Estimated future direct warranty costs are accrued and charged to cost of sales - homebuilding in the period in which the related homebuilding revenue is recognized. Amounts accrued are based upon estimates of the amount the Company expects to pay for warranty work. The Company assesses the adequacy of its warranty reserves on a quarterly basis and adjusts the amounts recorded, if necessary. Warranty reserves are included in accounts payable and accrued liabilities in the accompanying condensed consolidated balance sheets.

Changes in warranty reserves are detailed in the table set forth below (in thousands):
 
June 30, 2013
 
December 31, 2012
Warranty reserves, beginning of period
$
141

 
$
102

Warranty reserves accrued
170

 
51

Warranty expenditures
(6
)
 
(12
)
Warranty reserves, end of period
$
305

 
$
141


Consolidation of Variable Interest Entities:

The Company enters into purchase and option agreements for the purchase of real estate as part of the normal course of business. These purchase and option agreements enable the Company to acquire real estate at one or more future dates at pre-determined prices. The Company believes these acquisition structures reduce its financial risk associated with real estate acquisitions and holdings and allow the Company to better manage its cash position.

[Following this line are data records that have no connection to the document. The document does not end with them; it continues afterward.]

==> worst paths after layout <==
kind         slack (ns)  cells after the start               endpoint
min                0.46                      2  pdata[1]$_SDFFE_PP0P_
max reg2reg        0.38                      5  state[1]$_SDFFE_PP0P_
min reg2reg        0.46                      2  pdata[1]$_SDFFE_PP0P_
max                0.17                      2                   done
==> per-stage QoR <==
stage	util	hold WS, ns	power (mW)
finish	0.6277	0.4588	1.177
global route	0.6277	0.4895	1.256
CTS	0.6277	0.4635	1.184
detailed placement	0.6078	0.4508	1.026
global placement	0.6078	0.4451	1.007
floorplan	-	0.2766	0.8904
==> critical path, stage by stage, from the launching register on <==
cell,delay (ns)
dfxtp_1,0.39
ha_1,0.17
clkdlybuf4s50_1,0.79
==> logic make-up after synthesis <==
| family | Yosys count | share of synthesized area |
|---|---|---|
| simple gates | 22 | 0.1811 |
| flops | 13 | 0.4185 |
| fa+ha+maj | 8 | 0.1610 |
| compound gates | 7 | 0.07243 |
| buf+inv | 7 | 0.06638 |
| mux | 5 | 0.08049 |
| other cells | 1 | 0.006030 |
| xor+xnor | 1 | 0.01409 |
**src/rtl/dmem_port_arbiter_pkg.sv**
```systemverilog
// dmem_port_arbiter_pkg: shared state encodings, wait guard and master indices
package dmem_port_arbiter_pkg;
  typedef enum logic [2:0] {
    DRAIN = 3'd0,
    IDLE  = 3'd1,
    ISSUE = 3'd2,
    WAIT  = 3'd3,
    DONE  = 3'd4
  } state_t;
  localparam int   WAIT_GUARD = 4;
  localparam logic M0 = 1'b0;
  localparam logic M1 = 1'b1;
endpackage

```
**src/rtl/dmem_port_arbiter_rr_pick2.sv**
```systemverilog
// rr_pick2: two-input round-robin / fixed-priority pick
module rr_pick2
  import dmem_port_arbiter_pkg::*;
(
  input  logic req0_i,
  input  logic req1_i,
  input  logic last_i,
  input  logic fixed_i,
  output logic grant_o,
  output logic valid_o
);
  assign valid_o = req0_i | req1_i;
  assign grant_o = (req0_i & req1_i) ? (fixed_i ? M0 : ~last_i) : (req1_i ? M1 : M0);
endmodule

```
**src/rtl/dmem_port_arbiter.sv**
```systemverilog
// dmem_port_arbiter: shares one data memory between two masters, sequencing
// strobe, stall window and read-data capture into a one-cycle ack.
module dmem_port_arbiter
  import dmem_port_arbiter_pkg::*;
#(
  parameter int FIXED_PRIO = 0
) (
  input  logic        clk,
  input  logic        reset,
  input  logic        m0_req,
  input  logic        m0_we,
  input  logic [31:0] m0_addr,
  input  logic [31:0] m0_wdata,
  input  logic [3:0]  m0_sign_mask,
  output logic        m0_ack,
  output logic [31:0] m0_rdata,
  input  logic        m1_req,
  input  logic        m1_we,
  input  logic [31:0] m1_addr,
  input  logic [31:0] m1_wdata,
  input  logic [3:0]  m1_sign_mask,
  output logic        m1_ack,
  output logic [31:0] m1_rdata,
  output logic [31:0] mem_addr,
  output logic [31:0] mem_write_data,
  output logic [3:0]  mem_sign_mask,
  output logic        mem_memread,
  output logic        mem_memwrite,
  input  logic [31:0] mem_read_data,
  input  logic        mem_clk_stall,
  output logic        busy
);
  state_t      state_q, state_d;
  logic        gnt_q, gnt_d, last_q, last_d, seen_q, seen_d, we_q, we_d;
  logic [1:0]  cnt_q, cnt_d;
  logic [31:0] addr_q, addr_d, wdata_q, wdata_d, rdata0_q, rdata0_d, rdata1_q, rdata1_d;
  logic [3:0]  mask_q, mask_d;
  logic        rd_q, rd_d, wr_q, wr_d, ack0_q, ack0_d, ack1_q, ack1_d, busy_q, busy_d;
  logic        pick, pick_valid, finish;

  rr_pick2 u_pick (
    .req0_i (m0_req),
    .req1_i (m1_req),
    .last_i (last_q),
    .fixed_i(FIXED_PRIO != 0),
    .grant_o(pick),
    .valid_o(pick_valid)
  );

  // Complete after a seen stall window ends, or when the guard expires without any stall.
  assign finish = !mem_clk_stall && (seen_q || cnt_q == 2'(WAIT_GUARD - 1));

  always_comb begin
    state_d  = state_q;
    gnt_d    = gnt_q;
    last_d   = last_q;
    seen_d   = seen_q;
    we_d     = we_q;
    cnt_d    = cnt_q;
    addr_d   = addr_q;
    wdata_d  = wdata_q;
    mask_d   = mask_q;
    rdata0_d = rdata0_q;
    rdata1_d = rdata1_q;
    rd_d     = 1'b0;
    wr_d     = 1'b0;
    ack0_d   = 1'b0;
    ack1_d   = 1'b0;
    case (state_q)
      DRAIN: state_d = mem_clk_stall ? DRAIN : IDLE;
      IDLE: if (pick_valid) begin
        state_d = ISSUE;
        gnt_d   = pick;
        last_d  = pick;
        we_d    = pick ? m1_we : m0_we;
        addr_d  = pick ? m1_addr : m0_addr;
        wdata_d = pick ? m1_wdata : m0_wdata;
        mask_d  = pick ? m1_sign_mask : m0_sign_mask;
        wr_d    = we_d;
        rd_d    = !we_d;
      end
      ISSUE: begin
        state_d = WAIT;
        seen_d  = 1'b0;
        cnt_d   = '0;
      end
      WAIT: begin
        cnt_d  = cnt_q + 2'd1;
        seen_d = seen_q | mem_clk_stall;
        if (finish) begin
          state_d  = DONE;
          ack0_d   = gnt_q == M0;
          ack1_d   = gnt_q == M1;
          rdata0_d = (seen_q && !we_q && gnt_q == M0) ? mem_read_data : rdata0_q;
          rdata1_d = (seen_q && !we_q && gnt_q == M1) ? mem_read_data : rdata1_q;
        end
      end
      DONE: state_d = IDLE;
      default: state_d = DRAIN;
    endcase
    busy_d = state_d != IDLE;
  end

  always_ff @(posedge clk) begin
    if (reset) begin
      state_q  <= DRAIN;
      gnt_q    <= M0;
      last_q   <= M1;
      seen_q   <= 1'b0;
      we_q     <= 1'b0;
      cnt_q    <= '0;
      addr_q   <= '0;
      wdata_q  <= '0;
      mask_q   <= '0;
      rdata0_q <= '0;
      rdata1_q <= '0;
      rd_q     <= 1'b0;
      wr_q     <= 1'b0;
      ack0_q   <= 1'b0;
      ack1_q   <= 1'b0;
      busy_q   <= 1'b1;
    end else begin
      state_q  <= state_d;
      gnt_q    <= gnt_d;
      last_q   <= last_d;
      seen_q   <= seen_d;
      we_q     <= we_d;
      cnt_q    <= cnt_d;
      addr_q   <= addr_d;
      wdata_q  <= wdata_d;
      mask_q   <= mask_d;
      rdata0_q <= rdata0_d;
      rdata1_q <= rdata1_d;
      rd_q     <= rd_d;
      wr_q     <= wr_d;
      ack0_q   <= ack0_d;
      ack1_q   <= ack1_d;
      busy_q   <= busy_d;
    end
  end

  assign m0_ack         = ack0_q;
  assign m1_ack         = ack1_q;
  assign m0_rdata       = rdata0_q;
  assign m1_rdata       = rdata1_q;
  assign mem_addr       = addr_q;
  assign mem_write_data = wdata_q;
  assign mem_sign_mask  = mask_q;
  assign mem_memread    = rd_q;
  assign mem_memwrite   = wr_q;
  assign busy           = busy_q;
endmodule

```
**config.mk**
```make
export PLATFORM = sky130hd
export DESIGN_NAME = dmem_port_arbiter
export DESIGN_NICKNAME = d
export VERILOG_FILES = /design/src/rtl/dmem_port_arbiter_pkg.sv /design/src/rtl/dmem_port_arbiter_rr_pick2.sv /design/src/rtl/dmem_port_arbiter.sv
export SDC_FILE = /design/constraint.sdc
export NUM_CORES = 1
export LEC_CHECK = 0
export BUFFER_PORTS_ARGS = -buffer_cell sky130_fd_sc_hd__buf_2
export CAP_MARGIN = 20
export CORE_AREA = 2 2 120 122
export DETAILED_ROUTE_END_ITERATION = 12
export DIE_AREA = 0 0 122 124
export PLACE_DENSITY = 0.81
export SYNTH_ARGS = -nofsm -noshare
export SYNTH_HDL_FRONTEND = slang
export SYNTH_SLANG_ARGS = --single-unit
```
**constraint.sdc**
```tcl
create_clock -name clk -period 4.67 [get_ports clk]
set_input_delay 0.2335 -clock clk [delete_from_list [all_inputs] [get_ports clk]]
set_output_delay 0.2335 -clock clk [all_outputs]
set_load 0.02 [all_outputs]
```
Word level (Yosys, flattened, before mapping)
Cells that the tools add are included.

Bits in registers: 146. Input port bits: 175. Output and inout port bits: 137. Logic and storage cells: 59.

Add/sub/neg operators: 1. Eq/ne operators: 6. Mux-type cells: 12. Bitwise gates (word level): 9. Reduce and logical (&&, ||, !) cells: 15.

Operator list (count): $mux W32 (2); $pmux W3 S5 (1); $eq A3 B2 Y1 const B (2); $mux W3 (2); $not A1 Y1 (6); $reduce_and A3 Y1 (2); $reduce_or A3 Y1 (2); $logic_and A1 B1 Y1 (4); $mux W1 (4); $mux W4 (1); $pmux W2 S2 (1); $eq A3 B1 Y1 const B (1); $eq A3 B3 Y1 const B (1); $logic_not A1 Y1 (3); $logic_not A3 Y1 (1); $ne A3 B1 Y1 const B (1); $add A2 B1 Y2 const B (1); $eq A2 B2 Y1 const B (1); $or A1 B1 Y1 (2); $pmux W1 S2 (1); $reduce_and A2 Y1 (1); $reduce_bool A2 Y1 (1); $and A1 B1 Y1 (1); $logic_or A1 B1 Y1 (1).

Logic depth before layout (Yosys ltp)
Gate-level depths: netlist of run 1.

Depth in word-level cells: 6. Gate-level depth with buffers: 7. Gate-level depth less buffers: 4.

Modules after synthesis
From an unflattened synthesis of run 1, not the netlist that was laid out.

Cells, all modules: 607. Area, all modules: 6232.2 µm².

By module, submodules not included: dmem_port_arbiter (times used 1, cells each 604, area an instance 6214.7 µm², sequential area each 2922.8 µm²); rr_pick2 (times used 1, cells each 3, area an instance 17.5 µm², sequential area each 0.0 µm²).

Worst setup path before layout of run 1
OpenSTA, ideal clock, no wires.

Kind: register -> register. From: register state_q[0]. To: register addr_q[0] (netlist: mem_addr[0]). Setup time: 0.086 ns. Data arrival time: 1.750 ns. Data required time: 4.584 ns. Setup slack: 2.833 ns. Cell stages (with the launch flop): 8. Path buffers: 4. Period minus slack after synthesis: 1.837 ns. Cells stage by stage: dfxtp_1 -> buf_4 -> or3b_1 -> buf_2 -> or3_1 -> buf_4 -> buf_6 -> a221oi_2.

Cells in the longest elaborated chain, start to end: 2.

RTL lines: start: declaration (RTL line dmem_port_arbiter.sv:33) `state_t state_q, state_d;`; start signal: assignment (RTL line dmem_port_arbiter.sv:123) `state_q <= state_d;`; $eq A3 B1 Y1 (RTL line dmem_port_arbiter.sv:69) `case (state_q)`; $reduce_and A2 Y1 (no line); end signal: assignment (RTL line dmem_port_arbiter.sv:129) `addr_q <= addr_d;`; end: declaration (RTL line dmem_port_arbiter.sv:36) `logic [31:0] addr_q, addr_d, wdata_q, wdata_d, rdata0_q, rdata0_d, rdata1_q, rdata1_d;`.

No other way between the ends. A chain may end at the register's enable or synchronous reset.

Worst setup path after layout of run 1
From: register state_q[0]. To: register wdata_q[5] (netlist: mem_write_data[5]).

Cells in the longest elaborated chain, start to end: 2.

RTL lines: $eq A3 B1 Y1 (RTL line dmem_port_arbiter.sv:69); $reduce_and A2 Y1 (no line); end signal: assignment (RTL line dmem_port_arbiter.sv:130) `wdata_q <= wdata_d;`; end: declaration (RTL line dmem_port_arbiter.sv:36).

No other way between the ends.

==> summary.md, run 1 <==
| Metric | Value |
|---|---|
| Area of the multi-input gates | 0.00295 sq mm |
| Core ar. | 0.0137 sq mm |
| Initial antenna violation count | 1 |
| Power, Total | 3530 uW |
| Final Hold Viols | 0 |
| EDFF count, synth | 0 |
| Critical-path top delay cell | or3b_2 |
| Die ar. | 0.0151 sq mm |
| Leading area contributor after synthesis | dfxtp_1 |
| Post-Synthesis Cell Area | 0.00642 sq mm |
| Worst-Skew Late Latency | 0.41 ns |
| I/O Buffers | 311 |
| Wire per inst | 15.2 microns |
| Via count | 5851 |
| Leak | 0.00417 uW |
| Max-cap violations | 0 |
| Gr ovfl total | 0 |
| Die height | 124 microns |
| Place WS | 2.05 ns |
| Tightest Hold Check Type | primary input to flip-flop |
| DRT Pass-1 Iters | 4 |
| Core Util, Final | 0.626 |
| Residual DRC | 0 |
| Ys Warns | 0 |
| Layout Nets | 1141 |
| Post-cts repair resize count | 0 |
| Register area | 0.00292 sq mm |
| RSZ-0062 raised after global routing | no |
| Routability cong. | 0.789 |
| Post-synthesis average cell area | 9.36 sq um |
| CTS sink cnt | 146 |
| CP delay by family, top | simple AND/OR/NAND/NOR gates |
| Pwr dens | 411 mW/mm^2 |
| Setup Crit Path Kind | flip-flop to flip-flop |
| Cells along the critical path | or3b_2 -> buf_4 -> nor3b_4 -> buf_12 -> a221oi_2 |
| Peak supply drop | 0.228 mV |
| Yosys cell types | 33 |
| I/O Pins | 312 |
| CP bufs+invs | 2 |
| Reg clk slew, reported paths | 0.07 ns |
| Final Hold Slack | 0.0611 ns |
| Slew @ Worst Pin | 0.991 ns |
| Share of the synthesized area in the top cell type | 0.455 |
| Root Driver | clkbuf_16 |
| Pins Over Slew Limit | 0 |
| Min Tclk post-route | 2.65 ns |
| DIE WIDTH | 122 microns |
| Crit end category | flip-flop |
| Min-delay src | m0_wdata[22] |
| Filler Cell Count | 1143 |
| Global-route wire length before repair | 26.5 mm |
| Synth top area cells | dfxtp_1 46%, a221oi_2 16%, mux2i_1 10% |
| Critical Path Start | state_q[0] |
| Area Overhead vs Synth | 33.8% |
| Startpoint Class | flip-flop |
| Hold Buf Count CTS | 0 |
| FFs w/ async S/R, synth | 0 |
| Worst Path Arrival | 2.90 ns |
| Yosys reg bits | 146 |
| Clock Tree Buf Depth | 2 |
| Max incr delay on CP | 0.49 ns |
| CTS tree | built |
| DR iter-0 viols | 302 |
| H-tree depth | 4 |
| Pin count of the biggest net entering global routing | 76 |
| Period utilization | 0.567 |
| Postcts setup bufs | 0 |
| Commonest cells post-synth | 170 x nand2_1, 146 x dfxtp_1, 71 x inv_1, 71 x nor3_1, 69 x a221oi_2 |
| Max_slew headroom | 0.340 |
| Tot GR Track Use | 0.223 |
| Rows | 43 |
| Final worst setup slack | 2.02 ns |
| Vias/cell | 5.05 |
| Total Wirelength | 17.6 mm |
| Crit path required time | 4.92 ns |
| Final number of setup-violating endpoints | 0 |
| Share of cells above drive strength 1 | 0.437 |
| Vias in the first global route | 5475 |
| FF-to-FF Start | state_q[0] |
| Setup Skew | 0.00774 ns |
| Number of nets with antenna violations after routing | 0 |
| Reg-to-reg slack, setup | 2.02 ns |
| Ys flop type | dfxtp_1 |
| Post-Synthesis Cells | 686 |
| Initial core utilization | 0.468 |
| Seq/Total Area, Yosys | 0.455 |
| Syn Nets | 862 |
| Num CTS Buffers | 17 |
| Final TNS setup | 0 ns |
| Status | complete, no violations |
| FMAX | 378 MHz |
| Most frequent cell after synthesis | nand2_1 |
| CP max FO | 72 |
| DP HPWL | 12.4 mm |
==> flip-flops by register name, summed over array words and instances, names as in the netlist <==
register and count:
m0_rdata 32, m1_rdata 32, mem_addr 32, mem_write_data 32, mem_sign_mask 4, state_q 3
cnt_q 2, busy 1, gnt_q 1, last_q 1, m0_ack 1, m1_ack 1
mem_memread 1, mem_memwrite 1, seen_q 1, we_q 1
==> cell families after synthesis <==
logic type	count (synthesis)	share of synthesized area
muxes	65	0.101
adders and majority gates	1	0.00195
buffers and inverters	130	0.0888
AOI/OAI and AO/OA	80	0.173
DFF	146	0.455
and+or+nand+nor	264	0.180
==> routing by layer <==
| metal | up-vias | wire [microns] | track usage |
|---|---|---|---|
| li1 | 2907 | - | - |
| met1 | 2674 | 7120 | 0.255 |
| met2 | 240 | 8500 | 0.383 |
| met3 | 30 | 1530 | 0.0733 |
| met4 | 0 | 450 | 0.0955 |
| met5 | - | 0 | 0 |
==> final cells by class <==
type                    count  area share
diodes                      1    0.000291
well taps                 180      0.0262
inverters                  72      0.0317
multi-input cells         410       0.343
clock inverters            15      0.0201
repair buffers            318       0.189
flip-flops and latches    146       0.340
clock buffers              17      0.0495
==> per-stage QoR <==
stage | cells | area [sq um]
2_1_floorplan | 686 | 6420
3_3_place_gp | 1126 | 7990
3_5_place_dp | 1126 | 7990
4_1_cts | 1158 | 8590
5_1_grt | 1158 | 8590
6_report | 1159 | 8590
==> power by group <==
part / switching [uW] / leakage, uW / internal [uW] / total (uW)
sequential: 70.5 / 0.00119 / 1370 / 1440
clock: 570 / 0.000289 / 804 / 1370
combinational: 454 / 0.00269 / 269 / 724
==> cell usage in the layout, fill, tap and decap left out, drive strengths merged <==
| cell | synthesis | final |
|---|---|---|
| bufinv | 0 | 2 |
| nor2 | 5 | 5 |
| or3 | 2 | 2 |
| buf | 23 | 318 |
| nand3 | 2 | 2 |
| nand4bb | 1 | 1 |
| clkinv | 1 | 4 |
| clkinvlp | 0 | 2 |
| inv | 71 | 79 |
| a211oi | 1 | 1 |
| nor4b | 1 | 1 |
| nand2b | 3 | 3 |
| nand3b | 1 | 1 |
| nand2 | 170 | 170 |
| o21ai | 1 | 1 |
| a21oi | 3 | 3 |
| a21bo | 1 | 1 |
| and2 | 1 | 1 |
| or3b | 2 | 2 |
| diode | 0 | 1 |
| mux2i | 65 | 65 |
| a221oi | 69 | 69 |
| or4bb | 1 | 1 |
| clkbuf | 35 | 17 |
| o211ai | 2 | 2 |
| nor3 | 71 | 71 |
| nor4 | 1 | 1 |
| nor2b | 2 | 2 |
| o31ai | 2 | 2 |
| nor3b | 1 | 1 |
| ha | 1 | 1 |
| dfxtp | 146 | 146 |
| o311ai | 1 | 1 |
==> final timing paths <==
kind,endpoint,cells after the start
setup / recovery,mem_write_data[5],5
setup reg to reg,mem_write_data[5],5
hold reg to reg,m0_rdata[1],2
hold / removal,mem_write_data[22],3
==> worst min-delay path, stage by stage <==
cell	delay [ns]
buf_2	0.10
inv_1	0.05
a221oi_2	0.05
No activity file was read; power rests on OpenSTA's default activity.
==> inputs of run 2 (changes only) <==
CORE_AREA = unset   (was 2 2 120 122)
CORE_MARGIN = 2   (was unset)
CORE_UTILIZATION = 46   (was unset)
DIE_AREA = unset   (was 0 0 122 124)
PLACE_DENSITY = 0.8   (was 0.81)
clock period = 2.5 ns   (was 4.67 ns; I/O delays follow)
==> summary.md, run 2 (synthesized netlist as in run 1, its figures left out) <==
| Metric | Value |
|---|---|
| Vias in the first global route | 6603 (+21%) |
| Register area | 0.00292 sq mm (unchanged) |
| Place WS | 0.359 ns (-1.69 ns) |
| Pins Over Slew Limit | 0 (unchanged) |
| DP HPWL | 12.5 mm (+0.65%) |
| Worst Path Arrival | 2.49 ns (-0.41 ns) |
| Global-route wire length before repair | 32.0 mm (+21%) |
| Startpoint Class | flip-flop |
| Cells along the critical path | or3b_2 -> or3_4 -> buf_12 -> a221oi_2 |
| Setup Crit Path Kind | flip-flop to flip-flop |
| Die height | 122 microns (-1.5%) |
| Number of nets with antenna violations after routing | 0 (unchanged) |
| Setup Skew | 0.0105 ns (+0.00272 ns) |
| Critical-path top delay cell | or3b_2 |
| Gr ovfl total | 0 (unchanged) |
| Postcts setup bufs | 0 (unchanged) |
| Max_slew headroom | 0.614 (+0.274) |
| Die ar. | 0.0149 sq mm (-1.4%) |
| Initial core utilization | 0.466 (-0.00183) |
| Final worst setup slack | 0.326 ns (-1.70 ns) |
| End of the worst hold path | m1_rdata[30] |
| I/O Pins | 312 (unchanged) |
| Area Overhead vs Synth | 49.8% |
| Wire per inst | 16.4 microns (+7.9%) |
| Pwr dens | 697 mW/mm^2 (+69%) |
| I/O Buffers | 311 (unchanged) |
| Min Tclk post-route | 2.17 ns (-0.474 ns) |
| Commonest non-fill, non-tap cell in the layout | buf_2 |
| Worst-Skew Late Latency | 0.42 ns (about the same) |
| CTS sink cnt | 146 (unchanged) |
| CP max FO | 49 (-32%) |
| Initial antenna violation count | 0 (-1) |
| FF-to-FF Start | state_q[0] |
| Share of cells above drive strength 1 | 0.399 (-0.0372) |
| Final TNS setup | 0 ns (unchanged) |
| Residual DRC | 0 (unchanged) |
| Tot GR Track Use | 0.271 (+0.0480) |
| Max incr delay on CP | 0.63 ns (+0.14 ns) |
| Slew @ Worst Pin | 0.579 ns (-0.412 ns) |
| Root Driver | clkbuf_16 |
| Num CTS Buffers | 17 (unchanged) |
| Final Hold Viols | 0 (unchanged) |
| Core ar. | 0.0138 sq mm (+0.39%) |
| Peak supply drop | 0.515 mV (+130%) |
| Filler Cell Count | 989 (-13%) |
| Layout Nets | 1242 (+8.9%) |
| Status | complete, no violations |
| FF-to-FF End | mem_addr[4] |
| CTS tree | built |
| Rows | 43 (unchanged) |
| RSZ-0062 raised after global routing | no |
| Post-cts repair resize count | 0 (unchanged) |
| Most frequent cells in the layout | 311 x buf_2, 170 x nand2_1, 146 x dfxtp_1, 95 x dlygate4sd3_1 |
| FMAX | 460 MHz (+22%) |
| Crit end category | flip-flop |
| Area of the multi-input gates | 0.00295 sq mm (unchanged) |
| DIE WIDTH | 122 microns (+0.13%) |
| DR iter-0 viols | 362 (+20%) |
| Leak | 0.00459 uW (+10%) |
| H-tree depth | 4 (unchanged) |
| Max-cap violations | 0 (unchanged) |
| Crit path required time | 2.82 ns (-2.10 ns) |
| Pin count of the biggest net entering global routing | 102 (+34%) |
| Reg-to-reg slack, setup | 0.33 ns (-1.70 ns) |
| Total Wirelength | 20.6 mm (+17%) |
| Min-delay src | mem_read_data[30] |
| Tightest Hold Check Type | primary input to flip-flop |
| Hold Buf Count CTS | 95 (+95) |
| Final number of setup-violating endpoints | 0 (unchanged) |
| CP bufs+invs | 1 (-1) |
| DRT Pass-1 Iters | 5 (+1) |
| Routability cong. | 0.792 (+0.42%) |
| Worst r2r path cells | 4 (-1) |
| CP delay by family, top | simple AND/OR/NAND/NOR gates |
| Diodes inserted | 0 (-1) |
| Hold-critical path depth | 3 (unchanged) |
| Vias/cell | 5.22 (+3.5%) |
| Period utilization | 0.869 (+0.302) |
| Reg clk slew, reported paths | 0.06 ns (about the same) |
| Via count | 6578 (+12%) |
| Clock Tree Buf Depth | 2 (unchanged) |
[run 2: per-layer routing]
layer / track usage / part of all wire
met2: 0.475 / 0.51
met5: 0 / 0
met4: 0.130 / 0.030
met1: 0.301 / 0.38
met3: 0.0801 / 0.081
[run 2: per-stage QoR]
stage / hold slack, ns / instances / util / total power (uW) / instance area (sq um)
after floorplan: 0.271 / 686 / - / 3620 / 6420
after global placement: 0.377 / 1132 / 0.587 / 4080 / 8090
after detailed placement: 0.383 / 1132 / 0.587 / 4110 / 8090
after CTS: 0.0000880 / 1259 / 0.698 / 6700 / 9620
after global routing: 0.0317 / 1259 / 0.698 / 6960 / 9620
final: 0.0194 / 1259 / 0.698 / 6700 / 9620
[run 2: worst max path at each step]
stage	from	endpoint	slack [ns]	cells after the start
6_report	state_q[0]	mem_addr[4]	0.33	4
4_1_cts	state_q[0]	mem_write_data[12]	0.34	4
5_1_grt	state_q[0]	mem_addr[12]	0.22	4
3_5_place_dp	state_q[0]	mem_write_data[13]	0.36	4
2_1_floorplan	state_q[0]	mem_addr[0]	0.66	7
3_3_place_gp	state_q[0]	mem_write_data[12]	0.41	4
[run 2: where the power goes]
part | switching (uW) | internal [uW]
Sequential | 135 | 2550
Clock | 991 | 1500
Combinational | 903 | 624
[run 2: worst reg2reg max path: stages, from the launching register on]
cell and delay (ns):
dfxtp_1 0.47, or3b_2 0.63, or3_4 0.44, buf_12 0.21, a221oi_2 0.33
[run 2: layout make-up]
type	count	share of cell area
Sequential cell	146	0.304
Multi-Input combinational cell	410	0.307
Timing Repair Buffer	419	0.277
Clock buffer	20	0.0464
Tap cell	180	0.0234
Clock inverter	12	0.0139
Inverter	72	0.0284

Based on the provisions of the relevant accounting guidance, the Company concluded that when it enters into a purchase agreement to acquire real estate from an entity, a variable interest entity (“VIE”), may be created. The Company evaluates all option and purchase agreements for real estate to determine whether they are a VIE. The applicable accounting guidance requires that for each VIE, the Company assess whether it is the primary beneficiary and, if it is, the Company consolidates the VIE in its condensed consolidated financial statements in accordance with ASC Topic 810 - Consolidations, and would reflect such assets and liabilities as “Real estate inventories not owned.”

14




In order to determine if the Company is the primary beneficiary, it must first assess whether it has the ability to control the activities of the VIE that most significantly impact its economic performance. Such activities include, but are not limited to, the ability to determine the budget and scope of land development work, if any; the ability to control financing decisions for the VIE; the ability to acquire additional land into the VIE or dispose of land in the VIE not under contract with us; and the ability to change or amend the existing option contract with the VIE. If the Company is not determined to control such activities, the Company is not considered the primary beneficiary of the VIE. If the Company does have the ability to control such activities, the Company will continue its analysis by determining if it is also expected to absorb a potentially significant amount of the VIE’s losses or, if no party absorbs the majority of such losses, if the Company will benefit from a potentially significant amount of the VIE’s expected gains.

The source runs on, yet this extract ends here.